NYD-SP29 Das CRISPR-Aktivierungsplasmid (h) bietet einen gezielten, nicht-destruktiven Ansatz zur Hochregulierung der endogenen WDR63-Expression, ohne die zugrunde liegende DNA-Sequenz zu verändern.
NYD-SP29 Das CRISPR-Aktivierungsplasmid (h) ist ein aus drei Plasmiden bestehendes synergistisches Aktivierungsmediator-System (SAM), das für eine hocheffiziente, ortsspezifische transkriptionelle Hochregulation des WDR63-Lokus in menschlichen Zelllinien entwickelt wurde. Das System basiert auf einem katalytisch inaktiven Cas9 (dCas9), das zwei inaktivierende Mutationen (D10A und N863A) trägt, welche die Nukleaseaktivität eliminieren, während die DNA-Bindung erhalten bleibt. Dieses dCas9 ist mit VP64, einem potenten Transkriptionsaktivator, fusioniert und wird zusammen mit einem Blasticidin-Resistenzgen zur Selektion koexprimiert. Das zweite Plasmid kodiert das MS2-p65-HSF1-Fusionsprotein, einen sekundären Aktivatorkomplex, der zusammen mit dCas9-VP64 wirkt, sowie ein Hygromycin-Resistenzgen. Das dritte Plasmid kodiert für eine zielspezifische 20-nt-sgRNA, die an zwei MS2-RNA-Aptamere fusioniert ist, welche den MS2-p65-HSF1-Komplex an die Aktivierungsstelle rekrutieren, begleitet von einem Puromycin-Resistenzgen. Die drei Plasmide werden im Massenverhältnis 1:1:1 verabreicht, um eine ausgewogene Expression aller Systemkomponenten zu gewährleisten.

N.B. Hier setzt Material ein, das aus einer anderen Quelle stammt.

## src/rtl/varredura_display_bcd.sv

```systemverilog
`default_nettype none
// ============================================================================
//  Module      : varredura_display_bcd
//  Description : Latches a 3-digit BCD value (hundreds/tens/units) on a load
//                strobe and time-multiplexes it onto a shared 3-digit
//                7-segment display. Each digit owns a slot of DIVISOR clock
//                cycles. The first cycle of every slot is a blank guard
//                cycle that suppresses ghosting while the digit select
//                changes. Optional leading-zero blanking is supported.
//  Revision    : 1.0 - initial release
// ----------------------------------------------------------------------------
//  Parameters
//    DIVISOR          clock cycles per digit slot (2 .. 2**20)
//    SEG_ATIVO_BAIXO  1 = segment outputs active-low, 0 = active-high
//    DIG_ATIVO_BAIXO  1 = digit selects active-low,   0 = active-high
//  Ports
//    clock            in   1  system clock, rising edge
//    reset            in   1  asynchronous active-high reset
//    carregar         in   1  load strobe, BCD inputs captured while 1
//    bcd_centenas     in   4  hundreds digit
//    bcd_dezenas      in   4  tens digit
//    bcd_unidades     in   4  units digit
//    apagar_zeros     in   1  1 = blank leading zeros (sampled live)
//    segmentos        out  7  segment drive, [6:0] = g f e d c b a
//    selecao_digito   out  3  one-hot digit enable, bit0 units .. bit2 hundreds
//    carregado        out  1  one-cycle pulse the cycle after a capture
// ============================================================================
module varredura_display_bcd #(
   parameter int unsigned DIVISOR         = 50000,
   parameter bit          SEG_ATIVO_BAIXO = 1'b1,
   parameter bit          DIG_ATIVO_BAIXO = 1'b1
) (
   input  logic       clock,
   input  logic       reset,
   input  logic       carregar,
   input  logic [3:0] bcd_centenas,
   input  logic [3:0] bcd_dezenas,
   input  logic [3:0] bcd_unidades,
   input  logic       apagar_zeros,
   output logic [6:0] segmentos,
   output logic [2:0] selecao_digito,
   output logic       carregado
);

   // ------------------------------------------------------------------------
   // Constants
   // ------------------------------------------------------------------------
   localparam int unsigned     CNT_W   = (DIVISOR > 1) ? $clog2(DIVISOR) : 1;
   localparam logic [CNT_W-1:0] CNT_MAX = CNT_W'(DIVISOR - 1);

   // Polarity-correct "everything off" codes for the two output buses.
   localparam logic [6:0] SEG_OFF = SEG_ATIVO_BAIXO ? 7'b111_1111 : 7'b000_0000;
   localparam logic [2:0] SEL_OFF = DIG_ATIVO_BAIXO ? 3'b111 : 3'b000;

   // Scan slots; the encoding doubles as the digit index (0 = units).
   typedef enum logic [1:0] {
      SLOT_UNIDADES = 2'd0,
      SLOT_DEZENAS  = 2'd1,
      SLOT_CENTENAS = 2'd2
   } slot_t;

   // ------------------------------------------------------------------------
   // State
   // ------------------------------------------------------------------------
   logic [3:0]       cent_q, cent_d;
   logic [3:0]       dez_q,  dez_d;
   logic [3:0]       uni_q,  uni_d;
   logic [CNT_W-1:0] cnt_q,  cnt_d;
   slot_t            slot_q, slot_d;
   logic             guard_q, guard_d;
   logic [6:0]       seg_q,  seg_d;
   logic [2:0]       sel_q,  sel_d;
   logic             carregado_q, carregado_d;

   // ------------------------------------------------------------------------
   // Active-high g..a decode. Codes 10..15 render as a dash.
   // ------------------------------------------------------------------------
   function automatic logic [6:0] decode_bcd(input logic [3:0] digito);
      logic [6:0] padrao;
      case (digito)
         4'd0:    padrao = 7'b011_1111;
         4'd1:    padrao = 7'b000_0110;
         4'd2:    padrao = 7'b101_1011;
         4'd3:    padrao = 7'b100_1111;
         4'd4:    padrao = 7'b110_0110;
         4'd5:    padrao = 7'b110_1101;
         4'd6:    padrao = 7'b111_1101;
         4'd7:    padrao = 7'b000_0111;
         4'd8:    padrao = 7'b111_1111;
         4'd9:    padrao = 7'b110_1111;
         default: padrao = 7'b100_0000;
      endcase
      return padrao;
   endfunction

   // ------------------------------------------------------------------------
   // State register
   // ------------------------------------------------------------------------
   always_ff @(posedge clock or posedge reset) begin
      if (reset) begin
         cent_q      <= 4'd0;
         dez_q       <= 4'd0;
         uni_q       <= 4'd0;
         cnt_q       <= '0;
         slot_q      <= SLOT_UNIDADES;
         guard_q     <= 1'b1;
         seg_q       <= SEG_OFF;
         sel_q       <= SEL_OFF;
         carregado_q <= 1'b0;
      end else begin
         cent_q      <= cent_d;
         dez_q       <= dez_d;
         uni_q       <= uni_d;
         cnt_q       <= cnt_d;
         slot_q      <= slot_d;
         guard_q     <= guard_d;
         seg_q       <= seg_d;
         sel_q       <= sel_d;
         carregado_q <= carregado_d;
      end
   end

   // ------------------------------------------------------------------------
   // Next-state and registered-output logic
   // ------------------------------------------------------------------------
   logic       w_wrap;
   logic [3:0] w_digito;
   logic       w_apagado;
   logic [2:0] w_sel_ativo;

   always_comb begin
      // Defaults: hold state.
      cent_d      = cent_q;
      dez_d       = dez_q;
      uni_d       = uni_q;
      cnt_d       = cnt_q;
      slot_d      = slot_q;
      guard_d     = guard_q;
      seg_d       = SEG_OFF;
      sel_d       = SEL_OFF;
      carregado_d = carregar;
      w_wrap      = 1'b0;
      w_digito    = 4'd0;
      w_apagado   = 1'b0;
      w_sel_ativo = 3'b000;

      // Shadow capture.
      if (carregar) begin
         cent_d = bcd_centenas;
         dez_d  = bcd_dezenas;
         uni_d  = bcd_unidades;
      end

      // Refresh counter and slot sequencing.
      w_wrap = (cnt_q == CNT_MAX);
      if (w_wrap) begin
         cnt_d = '0;
         case (slot_q)
            SLOT_UNIDADES: slot_d = SLOT_DEZENAS;
            SLOT_DEZENAS:  slot_d = SLOT_CENTENAS;
            SLOT_CENTENAS: slot_d = SLOT_UNIDADES;
            default:       slot_d = SLOT_UNIDADES;
         endcase
      end else begin
         cnt_d = cnt_q + 1'b1;
      end
      // The guard flag marks a counter value of 0, i.e. the cycle after a wrap.
      guard_d = w_wrap;

      // Digit for the current slot, with leading-zero blanking. Only a real
      // zero code counts as zero, so invalid codes are never blanked.
      case (slot_q)
         SLOT_UNIDADES: begin
            w_digito    = uni_q;
            w_sel_ativo = 3'b001;
            w_apagado   = 1'b0;
         end
         SLOT_DEZENAS: begin
            w_digito    = dez_q;
            w_sel_ativo = 3'b010;
            w_apagado   = apagar_zeros && (cent_q == 4'd0) && (dez_q == 4'd0);
         end
         SLOT_CENTENAS: begin
            w_digito    = cent_q;
            w_sel_ativo = 3'b100;
            w_apagado   = apagar_zeros && (cent_q == 4'd0);
         end
         default: begin
            w_digito    = 4'd0;
            w_sel_ativo = 3'b000;
            w_apagado   = 1'b1;
         end
      endcase

      // Guard cycles keep both buses off; otherwise the slot's digit is
      // enabled even when its segments are blanked.
      if (!guard_q) begin
         sel_d = w_sel_ativo ^ {3{DIG_ATIVO_BAIXO}};
         if (!w_apagado) begin
            seg_d = decode_bcd(w_digito) ^ {7{SEG_ATIVO_BAIXO}};
         end
      end
   end

   assign segmentos      = seg_q;
   assign selecao_digito = sel_q;
   assign carregado      = carregado_q;

endmodule
`default_nettype wire

```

Nach der Assemblierung am Zielort bindet der SAM-Komplex etwa 200 bp stromaufwärts der WDR63-Transkriptionsstartstelle, wo VP64, p65 und HSF1 gemeinsam die Transkriptionsmaschinerie rekrutieren und die Hochregulation der endogenen NYD-SP29-Expression vorantreiben. Im Gegensatz zu nukleaseaktivem Cas9 verursacht dCas9 keine Doppelstrangbrüche und verändert die genomische Sequenz nicht, wodurch der native WDR63-Locus erhalten bleibt und die Untersuchung von NYD-SP29-abhängigen Transkriptionsreaktionen am endogenen Locus ermöglicht wird. Dies macht es zu einem wertvollen Werkzeug für Funktionsstudien, die Identifizierung von Zielgenen und die Modellierung der Wiederherstellung des NYD-SP29-Signalwegs in Tumorzellen mit stillgelegtem oder reduziertem WDR63-Ausdruck.
Nur für Forschungszwecke. Nicht für diagnostische oder therapeutische Zwecke bestimmt.